Atom-by-Atom Action Shots

Capturing action on camera is difficult. Just ask any sports photographer who has tried to capture a frozen moment in football. But trying to take action shots on the microscopic level, with atom-by-atom detail, has been beyond the current technology—until now. U or I researchers, working with scientists in Germany, have found a way to take the first detailed picture of a ribosome in action.
“We were able to get the first snapshot ever that sees a newly born protein moving out of a ribosome and into a SecY channel and then into the cell’s membrane,” says Klaus Schulten, U of I professor of physics and chemistry. What’s more, this picture is a detailed action shot, depicting the roughly 3 million atoms that make up the ribosome and other players on the microscopic field.
According to Schulten, ribosomes are found in every living cell, and they carry out a central function—to read genetic information for the synthesis of protein. Ribosomes have also become a hot topic in scientific circles in light of the 2010 Nobel Prize for chemistry, which went to three scientists who solved the structure of the ribosome. The U of I work builds upon this award-winning research.

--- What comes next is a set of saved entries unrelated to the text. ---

Background: an optimization exercise with open tools, aiming at small area, a short achievable clock period and few clock cycles. Do not read the settings as production practice. Function was checked by simulation only, so behaviour that the tests miss may differ from the original.

## v17
==> flow/design.v <==
module BCDUnitAdder (input  [3:0] A,
                     input  [3:0] B,
                     input        Cin,
                     output [3:0] Sum,
                     output       Carry);
    wire [4:0] bin = A + B + Cin;
    assign Carry = (bin > 5'd9);
    assign Sum   = Carry ? (bin[3:0] + 4'd6) : bin[3:0];
endmodule
module BCDAdder #(parameter SIZE = 8)
                 (input [SIZE*4-1:0] A,
                  input [SIZE*4-1:0] B,
                  output [SIZE*4-1:0] Answer);
    wire [SIZE-1:0] carry;
    genvar i;
    BCDUnitAdder A0(
        .A(A[3:0]),
        .B(B[3:0]),
        .Cin(0),
        .Sum(Answer[3:0]),
        .Carry(carry[0])
    );
    for (i=1;i<SIZE;i=i+1)begin
        BCDUnitAdder unit(
        .A(A[4*i+:4]),
        .B(B[4*i+:4]),
        .Cin(carry[i-1]),
        .Sum(Answer[4*i+:4]),
        .Carry(carry[i])
    );
    end
endmodule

“The ribosome is clearly on the minds of many biologists and biophysicists because it’s a key component of living cells,” Schulten says, adding that ribosomes also play an important role in the development of antibiotics. Therefore, seeing them in action has important medical benefits.

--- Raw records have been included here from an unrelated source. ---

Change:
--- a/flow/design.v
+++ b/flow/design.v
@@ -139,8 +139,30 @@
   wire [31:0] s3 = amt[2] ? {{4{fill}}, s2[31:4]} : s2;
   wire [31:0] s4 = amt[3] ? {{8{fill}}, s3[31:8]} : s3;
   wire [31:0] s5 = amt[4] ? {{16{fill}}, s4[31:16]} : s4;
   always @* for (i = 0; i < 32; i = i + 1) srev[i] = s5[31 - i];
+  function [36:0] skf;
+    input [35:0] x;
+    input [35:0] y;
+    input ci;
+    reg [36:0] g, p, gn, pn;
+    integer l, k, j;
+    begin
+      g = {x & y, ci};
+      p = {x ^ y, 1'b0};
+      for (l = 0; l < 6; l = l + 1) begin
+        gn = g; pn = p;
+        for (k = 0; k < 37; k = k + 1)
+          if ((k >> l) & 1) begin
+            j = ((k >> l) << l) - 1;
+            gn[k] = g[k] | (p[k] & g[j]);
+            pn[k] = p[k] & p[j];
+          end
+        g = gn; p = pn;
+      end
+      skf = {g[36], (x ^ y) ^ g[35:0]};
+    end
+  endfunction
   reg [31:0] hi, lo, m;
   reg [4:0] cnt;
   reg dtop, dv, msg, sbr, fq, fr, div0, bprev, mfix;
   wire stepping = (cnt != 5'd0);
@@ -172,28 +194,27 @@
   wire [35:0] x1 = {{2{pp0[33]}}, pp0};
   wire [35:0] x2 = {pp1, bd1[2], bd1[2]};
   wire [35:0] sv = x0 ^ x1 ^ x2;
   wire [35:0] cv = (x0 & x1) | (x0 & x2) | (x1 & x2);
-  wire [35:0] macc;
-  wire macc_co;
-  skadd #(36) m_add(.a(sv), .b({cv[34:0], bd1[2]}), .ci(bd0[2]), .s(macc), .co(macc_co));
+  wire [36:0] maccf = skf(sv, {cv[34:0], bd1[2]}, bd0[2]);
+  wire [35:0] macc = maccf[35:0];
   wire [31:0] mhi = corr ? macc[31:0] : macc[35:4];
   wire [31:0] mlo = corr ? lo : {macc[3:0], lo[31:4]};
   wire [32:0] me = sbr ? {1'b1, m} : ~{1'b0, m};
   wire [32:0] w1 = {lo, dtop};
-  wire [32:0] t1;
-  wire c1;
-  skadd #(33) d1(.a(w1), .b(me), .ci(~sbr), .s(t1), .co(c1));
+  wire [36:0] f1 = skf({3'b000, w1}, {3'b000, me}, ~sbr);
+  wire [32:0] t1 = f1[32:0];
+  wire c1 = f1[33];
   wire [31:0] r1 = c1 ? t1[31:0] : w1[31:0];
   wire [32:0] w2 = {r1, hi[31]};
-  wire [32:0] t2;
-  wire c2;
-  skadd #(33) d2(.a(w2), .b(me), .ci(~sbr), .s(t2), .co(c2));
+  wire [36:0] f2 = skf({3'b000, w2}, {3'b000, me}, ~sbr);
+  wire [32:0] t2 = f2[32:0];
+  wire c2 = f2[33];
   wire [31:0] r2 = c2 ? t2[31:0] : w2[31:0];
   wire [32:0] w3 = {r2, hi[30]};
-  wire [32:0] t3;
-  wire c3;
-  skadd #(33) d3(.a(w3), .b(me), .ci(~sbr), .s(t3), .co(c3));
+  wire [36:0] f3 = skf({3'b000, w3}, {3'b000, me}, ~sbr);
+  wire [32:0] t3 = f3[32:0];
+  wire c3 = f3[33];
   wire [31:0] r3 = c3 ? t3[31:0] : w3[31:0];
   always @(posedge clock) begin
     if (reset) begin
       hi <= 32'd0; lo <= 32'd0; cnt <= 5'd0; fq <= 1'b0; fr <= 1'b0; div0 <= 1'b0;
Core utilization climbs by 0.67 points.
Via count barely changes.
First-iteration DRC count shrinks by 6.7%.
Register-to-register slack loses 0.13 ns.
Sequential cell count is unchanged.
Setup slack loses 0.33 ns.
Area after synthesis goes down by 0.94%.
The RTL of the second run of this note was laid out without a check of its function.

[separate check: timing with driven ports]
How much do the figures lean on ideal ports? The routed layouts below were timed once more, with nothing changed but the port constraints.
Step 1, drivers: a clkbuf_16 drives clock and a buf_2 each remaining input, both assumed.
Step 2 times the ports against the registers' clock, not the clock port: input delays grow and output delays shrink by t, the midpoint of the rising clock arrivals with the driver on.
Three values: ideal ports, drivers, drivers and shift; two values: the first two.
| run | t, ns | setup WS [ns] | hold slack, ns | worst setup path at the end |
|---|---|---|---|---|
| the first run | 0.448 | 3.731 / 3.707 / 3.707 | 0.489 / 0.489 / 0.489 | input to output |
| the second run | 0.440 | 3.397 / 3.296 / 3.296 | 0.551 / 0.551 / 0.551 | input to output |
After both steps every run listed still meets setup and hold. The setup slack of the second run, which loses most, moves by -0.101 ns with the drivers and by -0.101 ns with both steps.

The 2010 Nobel laureates determined the structure of a ribosome in crystallized form. “But in this form,” he says, “the ribosomes all stand at attention and don’t do very much because they are closely packed together.”
Schulten says it’s like taking a photograph of football players lined up on the sidelines singing the national anthem. “You can see the players, but if you want to teach someone how the players function on the field, a photograph of them on the sidelines doesn’t tell you very much. You need to take a picture of the players in action.”

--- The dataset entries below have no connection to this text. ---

From an optimization exercise on the open Yosys and OpenROAD flow, aimed at small area, a short achievable clock period and few clock cycles per item; shortcuts taken in it are not production practice. Function was not checked in any run shown here: the RTL went through the layout flow alone.

## flow/design.v (module list and top-level ports; edited modules follow where they fit)
// module requant: 4399 lines
// module requant_top: 54 lines
module requant_top (
    input  wire        clk,
    input  wire        rst,
    input  wire [31:0] in_A_tdata,
    input  wire        in_A_tlast,
    input  wire        in_A_tvalid,
    output wire        in_A_tready,
    input  wire [31:0] in_bias_tdata,
    input  wire        in_bias_tlast,
    input  wire        in_bias_tvalid,
    output wire        in_bias_tready,
    input  wire [31:0] in_m_tdata,
    input  wire        in_m_tlast,
    input  wire        in_m_tvalid,
    output wire        in_m_tready,
    input  wire [7:0]  in_e_tdata,
    input  wire        in_e_tlast,
    input  wire        in_e_tvalid,
    output wire        in_e_tready,
    output wire [7:0]  out_D_tdata,
    output wire        out_D_tlast,
    output wire        out_D_tvalid,
    input  wire        out_D_tready
);
  // ...
==> flow/flow/run.sh <==
#!/bin/bash
set -euo pipefail
MARGIN=5.6
EXTRA="'BUFFER_PORTS_ARGS=-buffer_cell sky130_fd_sc_hd__buf_2'"
sed -e "s/SETUP_SLACK_MARGIN=[-0-9.]*/SETUP_SLACK_MARGIN=${MARGIN}/" \
    -e "s|\"\${@:-finish}\"|${EXTRA} \"\${@:-finish}\"|" standard.sh > standard_mod.sh
grep -q "SETUP_SLACK_MARGIN=${MARGIN}" standard_mod.sh
grep -q "BUFFER_PORTS_ARGS" standard_mod.sh
bash standard_mod.sh synth > flow_synth.log 2>&1
RES="$PWD/orfs/results/${FLOW_PLATFORM:-sky130hd}/requant_top/base"
cp "$RES/1_synth.odb" "$RES/1_synth_std.odb"
openroad -python -exit flow/fa_polarity.py "$RES/1_synth_std.odb" "$RES/1_synth.odb" > fa_polarity.log 2>&1
touch "$RES/1_synth.sdc"
bash standard_mod.sh > flow_make.log 2>&1
==> flow/flow/fa_polarity.py <==
# Inverter clean-up around full adders, run on the synthesized netlist
# (1_synth.odb) before floorplanning.
#
# Yosys's full-adder extraction leaves many inverters between full-adder
# cells.  A full adder is self-dual: FA(~a, ~b, ~c) = (~cout, ~sum).  So any
# full adder may be "flipped" (all three inputs and both outputs complemented)
# without changing the logic.  This script removes the plain inverters of the
# netlist, chooses a flip for each full adder that needs few inverters, and
# puts back one inverter per signal whose complement some pin needs.  Only
# combinational cells change; registers and ports are untouched.
import sys
import odb

src, dst = sys.argv[1], sys.argv[2]
db = odb.dbDatabase.create()
odb.read_db(db, src)
blk = db.getChip().getBlock()

INV = 'sky130_fd_sc_hd__inv_1'
inv_master = db.findMaster(INV)

def is_inv(inst):
    n = inst.getMaster().getName()
    return n.startswith('sky130_fd_sc_hd__inv_') or n.startswith('sky130_fd_sc_hd__clkinv_')

def is_fa(inst):
    return inst.getMaster().getName().startswith('sky130_fd_sc_hd__fa_')

def sig_iterms(inst):
    return [it for it in inst.getITerms() if it.getSigType() not in ('POWER', 'GROUND')]

def net_has_port(net):
    return net is not None and len(list(net.getBTerms())) > 0

def driver(net):
    for it in net.getITerms():
        if it.isOutputSignal():
            return it
    return None

# inverters we may remove: input and output nets are plain internal nets
removable = []
for inst in blk.getInsts():
    if not is_inv(inst):
        continue
    a = inst.findITerm('A').getNet()
    y = inst.findITerm('Y').getNet()
    if a is None or y is None or net_has_port(a) or net_has_port(y):
        continue
    if a.getSigType() == 'CLOCK' or y.getSigType() == 'CLOCK':
        continue
    removable.append(inst)
rem_set = set(r.getName() for r in removable)

def root(net):
    """(root net, polarity) after stripping removable inverters."""
    p = 0
    seen = 0
    while True:
        d = driver(net)
        if d is None or d.getInst().getName() not in rem_set:
            return net, p
        net = d.getInst().findITerm('A').getNet()
        p ^= 1
        seen += 1
        if seen > 1000:
            raise RuntimeError('inverter loop')

# every load pin that is not a removable inverter input: its (root, polarity)
loads = []          # [iterm, rootnet, pol, fa_inst_name or None]
for inst in blk.getInsts():
    if inst.getName() in rem_set:
        continue
    for it in sig_iterms(inst):
        if it.isOutputSignal() or it.getNet() is None:
            continue
        if not it.isInputSignal():
            continue
        r, p = root(it.getNet())
        loads.append([it, r, p, inst.getName() if is_fa(inst) else None])
# output ports driven through removable inverters cannot occur (excluded above)

fa_names = [i.getName() for i in blk.getInsts() if is_fa(i)]
flip = {n: 0 for n in fa_names}
# root net -> FA name that drives it (if any)
drv_fa = {}
for inst in blk.getInsts():
    if is_fa(inst):
        for it in sig_iterms(inst):
            if it.isOutputSignal() and it.getNet() is not None:
                drv_fa[it.getNet().getName()] = inst.getName()

by_root = {}
for ld in loads:
    by_root.setdefault(ld[1].getName(), []).append(ld)
fa_roots = {n: set() for n in fa_names}   # roots an FA touches (inputs and outputs)
for ld in loads:
    if ld[3] is not None:
        fa_roots[ld[3]].add(ld[1].getName())
for rn, fn in drv_fa.items():
    fa_roots[fn].add(rn)

def need(ld):
    rn = ld[1].getName()
    f = flip[drv_fa[rn]] if rn in drv_fa else 0
    g = flip[ld[3]] if ld[3] is not None else 0
    return ld[2] ^ f ^ g

def cost_root(rn):
    return 1 if any(need(ld) for ld in by_root.get(rn, [])) else 0

def total():
    return sum(cost_root(rn) for rn in by_root)

before_inv = len(removable)
c0 = total()
import random

def greedy():
    improved = True
    rounds = 0
    while improved and rounds < 50:
        improved = False
        rounds += 1
        for fn in fa_names:
            rs = fa_roots[fn]
            old = sum(cost_root(r) for r in rs)
            flip[fn] ^= 1
            new = sum(cost_root(r) for r in rs)
            if new < old:
                improved = True
            else:
                flip[fn] ^= 1
    return rounds

rounds = greedy()
best = total()
best_flip = dict(flip)
# perturb and re-descend (deterministic seed)
rng = random.Random(1)
for it in range(int(sys.argv[3]) if len(sys.argv) > 3 else 40):
    for fn in fa_names:
        flip[fn] = best_flip[fn]
    for fn in rng.sample(fa_names, max(1, len(fa_names) // 10)):
        flip[fn] ^= 1
    for fn in fa_names:
        rs = fa_roots[fn]
        old = sum(cost_root(r) for r in rs)
        flip[fn] ^= 1
        if sum(cost_root(r) for r in rs) > old:
            flip[fn] ^= 1
    greedy()
    t = total()
    if t < best:
        best = t
        best_flip = dict(flip)
for fn in fa_names:
    flip[fn] = best_flip[fn]
c1 = total()
print('fa_polarity: %d full adders, %d removable inverters, %d needed before, %d after (%d rounds, %d flipped)'
      % (len(fa_names), before_inv, c0, c1, rounds, sum(flip.values())))

# rebuild: disconnect loads, drop removable inverters, add one inverter per root needing it
inv_net = {}
cnt = [0]
def get_inv(rnet):
    rn = rnet.getName()
    if rn in inv_net:
        return inv_net[rn]
    cnt[0] += 1
    n = odb.dbNet_create(blk, 'fapol_n%d' % cnt[0])
    i = odb.dbInst_create(blk, inv_master, 'fapol_inv%d' % cnt[0])
    i.findITerm('A').connect(rnet)
    i.findITerm('Y').connect(n)
    inv_net[rn] = n
    return n

plan = [(ld[0], ld[1], need(ld)) for ld in loads]
for it, r, p in plan:
    it.disconnect()
old_nets = set()
for inst in removable:
    for it in sig_iterms(inst):
        if it.getNet() is not None:
            old_nets.add(it.getNet().getName())
        it.disconnect()
    odb.dbInst_destroy(inst)
for it, r, p in plan:
    it.connect(get_inv(r) if p else r)
# drop nets left without any connection
for nn in old_nets:
    n = blk.findNet(nn)
    if n is not None and len(list(n.getITerms())) == 0 and len(list(n.getBTerms())) == 0:
        odb.dbNet_destroy(n)
print('fa_polarity: %d inverters in place of %d' % (cnt[0], before_inv))
# a flipped adder's output nets carry the complement of what their names
# (from the RTL) say: give them fresh names
k = 0
for inst in blk.getInsts():
    if is_fa(inst) and flip.get(inst.getName()):
        for it in sig_iterms(inst):
            if it.isOutputSignal() and it.getNet() is not None:
                k += 1
                it.getNet().rename('fapol_x%d' % k)
odb.write_db(db, dst)
==> flow/standard.sh <==
#!/bin/bash
# synth_recipe.tcl (not shown) runs the flow's synth.tcl, then flattens the netlist and writes it again
# the make line also repeats each setting of config.mk as NAME=value (left out here)
make -C /OpenROAD-flow-scripts/flow DESIGN_CONFIG=/design/flow/config.mk WORK_HOME=/design/flow/orfs CLKGATE_MAP_FILE= SYNTH_SCRIPT=/design/flow/synth_recipe.tcl "${@:-finish}"
==> flow/config.mk <==
export PLATFORM = sky130hd
export DESIGN_NAME = requant_top
export DESIGN_NICKNAME = requant_top
export VERILOG_FILES = /design/flow/design.v
export SDC_FILE = /design/flow/constraint.sdc
export NUM_CORES = 4
export LEC_CHECK = 0
export CAP_MARGIN = 20
export CORE_MARGIN = 2
export CORE_UTILIZATION = 65
export SETUP_SLACK_MARGIN = 5
export SLEW_MARGIN = 20
==> flow/constraint.sdc <==
create_clock -name core_clock -period 9.0 [get_ports {clk}]
set_input_delay 1.8000 -clock core_clock [delete_from_list [all_inputs] [get_ports {clk}]]
set_output_delay 1.8000 -clock core_clock [all_outputs]
set_load 0.01 [all_outputs]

So Schulten and physics graduate student James Gumbart set out to do just that. They worked with Roland Beckmann at the University of Munich, who has been able to “shock-freeze” the action of a ribosome and capture the image with electron microscopy.
The problem is that the images are fuzzy.
“Electron microscopy doesn’t see the detail,” Schulten points out. Going back to the analogy of the football photographer, he says it’s like a blurry photograph in which you might be able to make out the player’s helmet, torso, and legs, but not much more. “You don’t see the player’s eyes, nose, or fingers, and what you want is a detailed look—to see every knuckle on their fingers.”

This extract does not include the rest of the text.